We could promise to elope

like my grandmother did

if a football team won


on homecoming night.

We could be good queers?

An oxymoron we never


longed for. We could

become wed-locked

as the suffix was once intended:


laiko, Common Teutonic for play,

not loc, Old English for a cave,

an enclosure. Instead


of a suit, I could wear my T-shirt

that avows, “Support Your Right

to Arm Bears!” Or we could


wed in bear suits

just as I saw people do

one summer in San Francisco


standing amid a grassy median

during rush hour.

They were so personally


anonymously political

blocking the ocean breeze

in acrylic fur.


Forget such solemnities!

I want to run through streets

shouting up to all my beloveds’ windows:


Friends! In sickness and in health

I refuse to forsake you!

on Charlotte Street, Home,


Euclid, Decatur, Union,

Straubs, Rebecca, Bennett Ave.,

38th, Woolslayer Way.


In the only wedding I was a part of

I was the flower girl

who held up the ceremony


kneeling to drop equal dividends of

petals beside every pew,

refusing to leave anyone out.


Let us speak without occasion

of relations of our choosing!

Tied intricately


as the warps and wefts

amid mats of moss,

without competing for sunlight


our hairy caps are forever

lodging in spaces

that myopic travelers can’t see.


Of such loves unwrit, at the boundary layer

between earth and air,

I feel most clear.



I love the joy in this poem, and the way the way brings in so many disparate elements and makes them work together. Grandmother, homecoming, a little etymology, bears, armed bears, street names, a past as a flower girl . . . it's a lot to pull together.

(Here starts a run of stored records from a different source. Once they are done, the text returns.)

===== config.mk =====
export PLATFORM = sky130hd
export DESIGN_NAME = pfa_frame_scan
export DESIGN_NICKNAME = d
export VERILOG_FILES = /design/src/hw/rtl/pfa_pkg.sv /design/src/hw/rtl/pfa_frame_scan.sv
export SDC_FILE = /design/constraint.sdc
export NUM_CORES = 1
export LEC_CHECK = 0
export BUFFER_PORTS_ARGS = -buffer_cell sky130_fd_sc_hd__buf_4
export CAP_MARGIN = 20
export CORE_UTILIZATION = 45
export CTS_BUF_LIST = sky130_fd_sc_hd__clkbuf_16
export CTS_CLUSTER_DIAMETER = 60
export DETAILED_ROUTE_END_ITERATION = 7
export GPL_TIMING_DRIVEN = 0
export PLACE_DENSITY = 0.61
export RECOVER_POWER = 50
export SYNTH_ARGS = -nofsm -noshare
export SYNTH_HDL_FRONTEND = slang
export SYNTH_SLANG_ARGS = --single-unit

===== constraint.sdc =====
create_clock -name clk -period 7.3 [get_ports clk]
set_clock_uncertainty 0.15 [all_clocks]
set_input_delay 2.19 -clock clk [delete_from_list [all_inputs] [get_ports clk]]
set_output_delay 2.19 -clock clk [all_outputs]
set_load 0.01 [all_outputs]

===== src/hw/rtl/pfa_pkg.sv =====
// Shared constants, codes and types of the paged frame allocator.
`default_nettype none
package pfa_pkg;

  // Process slots addressed by the 4-bit pid field.
  localparam int MAX_PROCS = 16;
  localparam int PID_W = 4;
  // Deepest page table walk that the block supports.
  localparam int MAX_LEVELS = 4;
  localparam int DEF_NUM_FRAMES = 64;
  localparam int DEF_MAX_PAGES = 64;
  // Page number and table capacity accumulator; 31^4 stays below 2^20.
  localparam int ACC_W = 20;

  typedef enum logic [1:0] {
    CMD_CREATE    = 2'd0,
    CMD_TRANSLATE = 2'd1,
    CMD_DESTROY   = 2'd2,
    CMD_NONE      = 2'd3
  } cmd_t;

  typedef enum logic [2:0] {
    ST_OK       = 3'd0,
    ST_NO_SPACE = 3'd1,
    ST_CFG      = 3'd2,
    ST_NO_PROC  = 3'd3,
    ST_IN_USE   = 3'd4,
    ST_UNMAPPED = 3'd5
  } status_t;

  localparam logic [1:0] REG_PAGE_BYTES = 2'd0;
  localparam logic [1:0] REG_LEVEL_COUNT = 2'd1;
  localparam logic [1:0] REG_ENTRIES = 2'd2;

  // Per-cycle report of the frame table scan.
  typedef struct packed {
    logic alloc;
    logic release_frame;
    logic done;
  } scan_evt_t;

  // Process table update at the end of a create or destroy.
  typedef struct packed {
    logic             create;
    logic             destroy;
    logic [PID_W-1:0] pid;
  } proc_upd_t;

endpackage
`default_nettype wire


===== src/hw/rtl/pfa_frame_scan.sv =====
// Frame ownership memory with its clearing pass and the create/destroy scan.
`default_nettype none
module pfa_frame_scan #(
  parameter int NUM_FRAMES = pfa_pkg::DEF_NUM_FRAMES,
  parameter int FW = 6,
  parameter int PCW = 7
) (
  input  wire logic                     clk,
  input  wire logic                     rst_n,
  input  wire logic                     start,
  input  wire logic                     is_create,
  input  wire logic [pfa_pkg::PID_W-1:0] pid,
  input  wire logic [PCW-1:0]           quota,
  output logic                          rdy,
  output pfa_pkg::scan_evt_t            evt,
  output logic [FW-1:0]                 evt_frame
);

  localparam int CW = $clog2(NUM_FRAMES + 1);
  localparam int EW = pfa_pkg::PID_W + 1;

  // Entry layout: owner pid above a used bit.
  logic [EW-1:0] mem [NUM_FRAMES];
  logic [EW-1:0] rd_q;

  logic          clearing_r;
  logic [FW-1:0] clr_idx_r;
  logic          busy_r;
  logic [CW-1:0] rd_idx_r;
  logic          chk_v_r;
  logic [FW-1:0] chk_idx_r;
  logic [PCW-1:0] alloc_r;
  logic          create_r;
  logic [pfa_pkg::PID_W-1:0] pid_r;
  logic [PCW-1:0] quota_r;

  logic          issue;
  logic          take;
  logic          rel;
  logic          last;
  logic          we;
  logic [FW-1:0] wa;
  logic [EW-1:0] wd;

  assign issue = busy_r && (32'(rd_idx_r) < NUM_FRAMES);
  assign take  = chk_v_r && create_r && !rd_q[0] && (alloc_r != quota_r);
  assign rel   = chk_v_r && !create_r && rd_q[0] && (rd_q[EW-1:1] == pid_r);
  assign last  = chk_v_r && (chk_idx_r == FW'(NUM_FRAMES - 1));

  always_comb begin
    we = 1'b0;
    wa = chk_idx_r;
    wd = '0;
    if (clearing_r) begin
      we = 1'b1;
      wa = clr_idx_r;
    end else if (take) begin
      we = 1'b1;
      wd = {pid_r, 1'b1};
    end else if (rel) begin
      we = 1'b1;
    end
  end

  always_ff @(posedge clk) begin
    if (we) begin
      mem[wa] <= wd;
    end
    if (issue) begin
      rd_q <= mem[rd_idx_r[FW-1:0]];
    end
  end

  always_ff @(posedge clk) begin
    if (!rst_n) begin
      clearing_r <= 1'b1;
      clr_idx_r  <= '0;
      busy_r     <= 1'b0;
      rd_idx_r   <= '0;
      chk_v_r    <= 1'b0;
      alloc_r    <= '0;
    end else begin
      if (clearing_r) begin
        clr_idx_r <= clr_idx_r + 1'b1;
        if (clr_idx_r == FW'(NUM_FRAMES - 1)) begin
          clearing_r <= 1'b0;
        end
      end
      chk_v_r <= issue;
      if (issue) begin
        chk_idx_r <= rd_idx_r[FW-1:0];
        rd_idx_r  <= rd_idx_r + 1'b1;
      end
      if (take) begin
        alloc_r <= alloc_r + 1'b1;
      end
      if (last) begin
        busy_r <= 1'b0;
      end
      if (start) begin
        busy_r   <= 1'b1;
        rd_idx_r <= '0;
        alloc_r  <= '0;
        create_r <= is_create;
        pid_r    <= pid;
        quota_r  <= quota;
      end
    end
  end

  assign rdy = !clearing_r && !busy_r;
  assign evt.alloc = take;
  assign evt.release_frame = rel;
  assign evt.done = last;
  assign evt_frame = chk_idx_r;

`ifndef SYNTHESIS
  a_alloc_quota: assert property (@(posedge clk) disable iff (!rst_n)
    busy_r |-> (32'(alloc_r) <= 32'(quota_r)))
    else $error("allocation count passed the page quota");
`endif

endmodule
`default_nettype wire


==> key figures, run 1 <==
Synthesis
  – Ys async rst share: 0%
  – Synthesized netlist net count: about 830
  – Post-synthesis simple-gate area fraction: 5.729%
  – Main combinational cell family by area after synthesis: multiplexers
  – Post-synth top cells: 343 x edfxtp_1, 97 x nor2_1, 72 x mux4_2
  – Most numerous cell in the Yosys netlist: edfxtp_1
  – Top cell type's share of synthesized area: a little over two thirds
  – Avg Cell Area, Syn: around 18 um2
  – Synth Area in XOR/XNOR: ~1.4%
  – Mux contribution to synthesized area: between 10% and 20%
  – Most used DFF post-synth: edfxtp_1
  – Cell variety after synth: between 50 and 60
  – Post-synth EDFFs: 343
  – Mapped Area: 0.01472 mm2
  – Yosys top cell by area: edfxtp_1
  – Adder-cell area share of the yosys netlist: less than 1%
  – Ranking of synthesized cells by area: edfxtp_1 70%, mux4_2 11%, dfxtp_1 3.1%
  – Yosys warning total: 0
  – Synth Register Bits: around 370
  – Mapped Cells: 811
  – Compound-Gate Fraction of Synth Area: 4.335%
  – Sequential element share of the synthesized area: 73.10%

Floorplanning
  – Die area: approximately 0.033 mm2
  – Die height: between 150 and 200 um
  – Starting utilization of the core area: between 40 and 50%
  – # rows: 65
  – Top Ports: 25
  – Die Width: roughly 180 um
  – CORE AREA: ~0.032 mm2

Clock network
  – CTS tree: built
  – Hold-fix buffers at CTS: 0
  – H-tree depth: 2
  – CTS Buf Count: 40
  – Clock root buffer: clkbuf_16
  – CTS sink count: 366
  – # Post-CTS Setup Buffers: 0
  – Worst-Skew Late Latency: between 0.5 and 0.6 ns
  – PostCTS Resize Cnt: 0
  – Clock transition at the registers of the reported paths: 0.06 ns
  – CTS Buffer Depth: 3

Detailed routing
  – Drc violations: 0
  – Routed Antenna Nets: 0
  – Detailed-route vias per instance: 5.671
  – 1st-pass router iterations: 4
  – WL/cell: 25.48 um
  – Initial DRC count: between 800 and 900
  – Via count: ~7600
  – Total Wirelength: 34.27 mm

STA
  – Max Slew Vio Count: around 250
  – RSZ-0062 raised after global routing: false
  – TNS Setup: 0 ns
  – Final setup viols: 0
  – Period minus WS final: around 5.4 ns
  – Slew @ Worst Pin: about 2.2 ns
  – Crit share post-route: 74.06%
  – Final WS setup: 1.894 ns
  – Fmax: between 150 and 200 MHz
  – Max-slew headroom: -49.39%
  – Final hold violation count: 0

Outcome
  – Run status: finished, violations left
  – Failing checks: max-capacitance violations, max-slew violations

Critical path
  – Max stage delay on crit path: roughly 0.73 ns
  – Setup crit start kind: flop
  – Critical Path AT: between 3 and 4 ns
  – R2R depth: 6
  – Reg-to-reg setup timing slack: ~2.2 ns
  – Top cell by count, worst path: buf_4
  – Critical path type: reg2out
  – Worst path slowest cell: nor4_1
  – Crit-path cells: xor2_1, nor4_1, a21oi_1, clkbuf_1, buf_4, buf_4
  – Crit. End Element: output port
  – Max Fanout on Critical Path: 10
  – Worst reg2reg path endpoint: mem[0][0]
  – Reg2reg start: alloc_r[0]
  – CP startpoint: quota_r[5]
  – WP data required: approximately 5.0 ns
  – Critical path destination: evt[2]

Placement
  – DP HPWL: 22.72 mm
  – Dpl ws: about 3.3 ns
  – PortBufs: 24
  – Placer congestion estimate: around 0.85

Layout
  – Fillers: approximately 2600
  – Antenna diodes: 0
  – Area Overhead vs Synth: 12.88%
  – Share of layout cells above drive strength 1: between 20 and 25%
  – # nets final: 900

Power
  – VDD IR-drop max: 0.1769 mV
  – Pwr dens: approximately 260 mW/mm2
  – Lkg Pwr: around 5.4 nW

Global route
  – Met1 Resource Use GR: between 20 and 30%
  – Vias in the first global route: between 7000 and 8000
  – Largest net degree at the start of global routing: 49
  – Met3 usage: 3.475%
  – Grt total ovfl: 0
  – Grt peak-use layer: met2
  – Initial antenna violation count: 0
  – Gr usage total: a little over a fifth
  – Met2 Resource Use GR: between 30% and 40%
  – First-pass GRT wire length: a little over 50 mm

Worst hold path
  – Worst min-delay path class: reg2reg

Run
  – Max-cap violations: 7
cell usage in the layout (no fill, tap or decap), types with 4 or more instances in the layout:
master	Yosys	routed
nor2b_1	7	7
and3_1	6	6
inv_1	4	10
dfxtp_1	23	23
mux4_2	72	72
nand3_1	11	11
nor2_1	97	97
o211ai_2	6	6
buf_1	5	5
nand2_1	32	32
a22oi_1	5	5
buf_2	12	12
and2_1	7	4
clkbuf_16	0	41
xor2_1	9	9
buf_4	11	21
mux2i_1	30	30
nand2b_1	4	4
clkinv_1	0	7
clkinv_2	0	6
nor3_1	6	6
edfxtp_1	343	343
xnor2_1	15	15
o22ai_1	9	9
a211oi_1	7	7
clkbuf_4	0	12
o21ai_0	16	16
clkinvlp_4	0	5
clkbuf_1	11	19
mux2_2	6	6
a21oi_1	6	7
nand4_1	5	5
through the flow:
stage | power [W] | hold WS (ns) | instances | util [%] | area [um2]
after floorplan | 0.002406 | 0.2529 | 811 | - | 14720
after global placement | 0.002451 | 0.2659 | 1270 | 48.44 | 15440
after detailed placement | 0.002453 | 0.2586 | 1275 | 48.78 | 15550
after CTS | 0.004296 | 0.2717 | 1345 | 52.56 | 16760
after global routing | 0.004380 | 0.2841 | 1345 | 52.12 | 16610
final | 0.004265 | 0.2711 | 1345 | 52.12 | 16610
where the power goes:
group | internal (W) | total [W] | leakage, nW | switching, W
Sequential | 0.00228 | 0.00230 | 3.63 | 0.0000112
Clock | 0.00106 | 0.00186 | 0.604 | 0.000802
Combinational | 0.0000407 | 0.000110 | 1.21 | 0.0000689
worst min-delay path by stage:
stage,slack [ns],from,endpoint,cells past startpoint
after floorplan,0.25,rd_idx_r[2],evt_frame[2],0
after global placement,0.27,rd_idx_r[2],evt_frame[2],0
after detailed placement,0.26,rd_idx_r[2],evt_frame[2],0
after CTS,0.27,rd_idx_r[2],evt_frame[2],0
after global routing,0.28,rd_idx_r[2],evt_frame[2],0
final,0.27,rd_idx_r[2],evt_frame[2],0
final cells by class:
class,count,area (um2),share of cell area [%]
Sequential cell,366,10760,64.76
Multi-Input combinational cell,400,3679,22.14
Clock buffer,41,1026,6.175
Tap cell,435,544.3,3.276
Buffer,41,217.7,1.310
Timing Repair Buffer,29,191.4,1.152
Clock inverter,29,181.4,1.092
Inverter,4,15.01,0.09037
registers in the layout, indices dropped and copies added (netlist names):
signal and cells:
mem 320, alloc_r 7, quota_r 7, rd_idx_r 7, clr_idx_r 6, evt_frame 6, rd_q 5, pid_r 4
busy_r 1, chk_v_r 1, clearing_r 1, create_r 1
cells by family after synthesis:
family          after synthesis
simple gates                186
flops                       366
buf+inv                      45
xor+xnor                     24
compound gates               79
fa+ha+maj                     3
mux                         108
metal layers:
metal  up-vias  share of wire [%]
met5         -                  0
met4         0                3.5
li1       3374                  -
met1      3906                 43
met3        72                6.1
met2       275                 47
worst max-delay path, delay by kind of cell (launching register included):
family                 cells  cell delay, ns
AND/OR/NAND/NOR            1            0.73
XOR/XNOR                   1            0.15
AO/OA/AOI/OAI              1            0.48
buffers and inverters      3            0.77
flip-flops                 1            0.39
No activity file was read; power rests on OpenSTA's default activity.
==> inputs of run 2 (changes only) <==
clock period = 5 ns   (was 7.3 ns; I/O delays follow)
==> run 2 against run 1 <==
The run still ends with max-capacitance violations, max-slew violations left. Critical path depth did not move. Sequential power rose by 46%. Die area did not move. Clock power rose by 46%. Global-route usage did not move. Combinational power rose by 49%. Largest power group unchanged. Highest routed layer unchanged.
==> key figures, run 2 (synthesized netlist as in run 1, its figures left out) <==
Layout
  – Share of layout cells above drive strength 1: 22.53% (+0.77 points)
  – Area Overhead vs Synth: 13.57%
  – Design Area, Final: 0.01672 mm2 (+0.61%)
  – Most common cell after layout, fill and taps aside: edfxtp_1
  – Max reg flops: 320 (unchanged)
  – Commonest non-fill, non-tap cells in the layout: 343 x edfxtp_1, 97 x nor2_1, 72 x mux4_2, 41 x clkbuf_16, 32 x nand2_1
  – Antenna diodes: 0 (unchanged)
  – Final Util: 52.43% (+0.32 points)
  – # nets final: 900 (unchanged)
  – Top reg by flops: mem

Power
  – VDD IR-drop max: 0.2584 mV (+46%)
  – Pwr dens: 372.5 mW/mm2 (+45%)
  – Lkg Pwr: 5.537 nW (+1.7%)

Critical path
  – Critical path type: reg2out
  – Reg2reg start: alloc_r[0]
  – Worst reg2reg path endpoint: mem[13][4]
  – R2R depth: 6 (unchanged)
  – Critical Path AT: 2.61 ns (-0.46 ns)
  – Reg-to-reg setup timing slack: 1.01 ns (-1.16 ns)
  – Top cell by count, worst path: buf_4
  – Crit. End Element: output port
  – Crit-path cells: xor2_1, nor4_4, a21oi_1, buf_6, buf_4, buf_4
  – WP data required: 3.35 ns (-1.61 ns)
  – CP delay by family, top: compound AO/OA/AOI/OAI gates
  – Worst path slowest cell: a21oi_1
  – Setup crit start kind: flop
  – Max Fanout on Critical Path: 10 (unchanged)
  – Crit path buffers/inverters: 3 (unchanged)
  – Max stage delay on crit path: 0.78 ns (+0.05 ns)

STA
  – Fmax: 234.8 MHz
  – Period minus WS final: ~4.3 ns
  – Max Slew Vio Count: 29 (-88%)
  – RSZ-0062 raised after global routing: false
  – Final setup viols: 0 (unchanged)
  – Final hold violation count: 0 (unchanged)
  – Max-slew headroom: -14.42% (+35 points)
  – Slew @ Worst Pin: 1.715 ns (-0.5255 ns)
  – Crit share post-route: between 80% and 90%
  – TNS Setup: 0 ns (unchanged)
  – Final WS setup: 0.7404 ns (-1.154 ns)

Global route
  – First-pass GRT wire length: 51.33 mm (unchanged)
  – Vias in the first global route: 7862 (unchanged)
  – Initial antenna violation count: 0 (unchanged)
  – Grt total ovfl: 0 (unchanged)
  – Gr usage total: 21.38% (unchanged)
  – Largest net degree at the start of global routing: 49 (unchanged)

Worst hold path
  – Worst min-delay path class: reg2reg
  – Hold path startpoint: rd_idx_r[2]
  – Hold depth: 0 (unchanged)
  – Worst hold path endpoint: evt_frame[2]

Clock network
  – CTS sink count: 366 (unchanged)
  – CTS Buf Count: 40 (unchanged)
  – CTS Buffer Depth: 3 (unchanged)
  – # Post-CTS Setup Buffers: 0 (unchanged)
  – Hold-fix buffers at CTS: 0 (unchanged)
  – CTS tree: built
  – PostCTS Resize Cnt: 0 (unchanged)
  – Clock transition at the registers of the reported paths: 0.06 ns (about the same)
  – Worst-Skew Late Latency: 0.53 ns (about the same)
  – Clock root buffer: clkbuf_16
  – H-tree depth: 2 (unchanged)

Detailed routing
  – Drc violations: 0 (unchanged)
  – Detailed-route vias per instance: 5.680 (+0.16%)
  – Total Wirelength: 34.19 mm (-0.23%)
  – Routed Antenna Nets: 0 (unchanged)
  – Initial DRC count: 751 (-12%)
  – 1st-pass router iterations: 5 (+1)
  – WL/cell: 25.42 um (-0.23%)
  – Via count: 7639 (+0.16%)

Outcome
  – Run status: finished, violations left
  – Failing checks: max-capacitance violations, max-slew violations

Floorplanning
  – Die Width: 182.9 um (unchanged)
  – Starting utilization of the core area: 46.17% (unchanged)
  – Die area: 0.03344 mm2 (unchanged)
  – CORE AREA: 0.03188 mm2 (unchanged)
  – # rows: 65 (unchanged)
  – Die height: 182.9 um (unchanged)
  – Top Ports: 25 (unchanged)

Run
  – Max-cap violations: 1 (-6)

Placement
  – Dpl ws: 1.664 ns (-1.610 ns)
  – Placer congestion estimate: 0.8493 (unchanged)
  – DP HPWL: 22.72 mm (unchanged)
  – Cell Area, Placed: 0.01555 mm2 (unchanged)
  – PortBufs: 24 (unchanged)
-- run 2: changes by cell type in the layout (fill, tap and decap cells not counted), sizes merged --
cell,change
buf,+3
clkbuf,-3
-- run 2: how the worst max path moves through the flow --
stage                             to  slack, ns  cells after the start  startpoint
after floorplan               evt[2]       1.94                      5  quota_r[5]
after global placement    mem[15][4]       1.06                      5  alloc_r[0]
after detailed placement      evt[2]       1.66                      6  alloc_r[0]
after CTS                     evt[2]       1.08                      6  quota_r[5]
after global routing          evt[2]       0.62                      6  alloc_r[0]
final                         evt[2]       0.74                      6  alloc_r[0]
-- run 2: routing by layer --
layer	track usage (%)	wire length, um	up-vias
li1	-	-	3371
met1	29.42	14690	3902
met2	34.37	16150	287
met3	3.475	2115	79
met4	8.367	1231	0
met5	0	0	-
-- run 2: layout make-up --
class / instances / area (um2)
Buffer: 41 / 220.2
Clock buffer: 41 / 1026
Clock inverter: 29 / 181.4
Fill cell: 2579 / 15160
Inverter: 4 / 15.01
Multi-Input combinational cell: 400 / 3707
Sequential cell: 366 / 10760
Tap cell: 435 / 544.3
Timing Repair Buffer: 29 / 261.5
-- run 2: power breakdown --
group / internal [W] / switching (W)
Combinational: 0.0000608 / 0.000103
Sequential: 0.00334 / 0.0000162
Clock: 0.00154 / 0.00117
Total: 0.00494 / 0.00129
-- run 2: per-stage QoR --
stage	instances	power (W)	hold WS, ns
4_1_cts	1345	0.006273	0.2717
5_1_grt	1345	0.006398	0.2841
3_5_place_dp	1275	0.003581	0.2586
6_report	1345	0.006227	0.2710
2_1_floorplan	811	0.003513	0.2529
3_3_place_gp	1270	0.003579	0.2659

An epithalamium is a poem written to express joy at the love between the newy married couple. Yet this poem also questions whether marriage is what "we" want": this is suggested in the 2nd, 3rd, and 4th stanzas (tercets--stanzas of 3 lines each), as well as the images of play (a football game) and politics (stanzas 8 through 8).


Also, does anyone use the term "gay marriage" except for clueless straight people? Granted, in this context it gives us more meaning into the speaker and the poem (representation matters!), but it makes me giggle each time I read it, thinking of people who say things like, "Are you going to get gay married?" because I giggle when presented with awkward and awful things such as this.


The exuberance of the speaker is contagious; she tells us that she will not forsake any beloved, listing 10 partial addresses of them all. And then we are told that as a flower girl, she held up the wedding with her placement of the petals, becuase she refused to leave anyone out. What a clever connection!


I will make a huge assumption here, that this poem was written in response to the US federal law legalizing marriage between same-sex couples. I picture the speaker running around to these beloveds' homes, shouting up at them, jumping excitedly "between earth and air." In between married and single, legal and not, good queer and bad queer, the idea of "normal" and that of outsider--it is a lot to consider, and it is where the speaker ends up, where "I feel most clear."


This is not, of course, a feeling facing only gay couples, but anyone who takes marriage seriously. There is a lot to consider. And to go from a day when it is not possible to the next when suddenly it is possible is a lot to add to the state of in-between-ness.


This poem is a roller coaster, and the speaker invites us to have fun on her ride!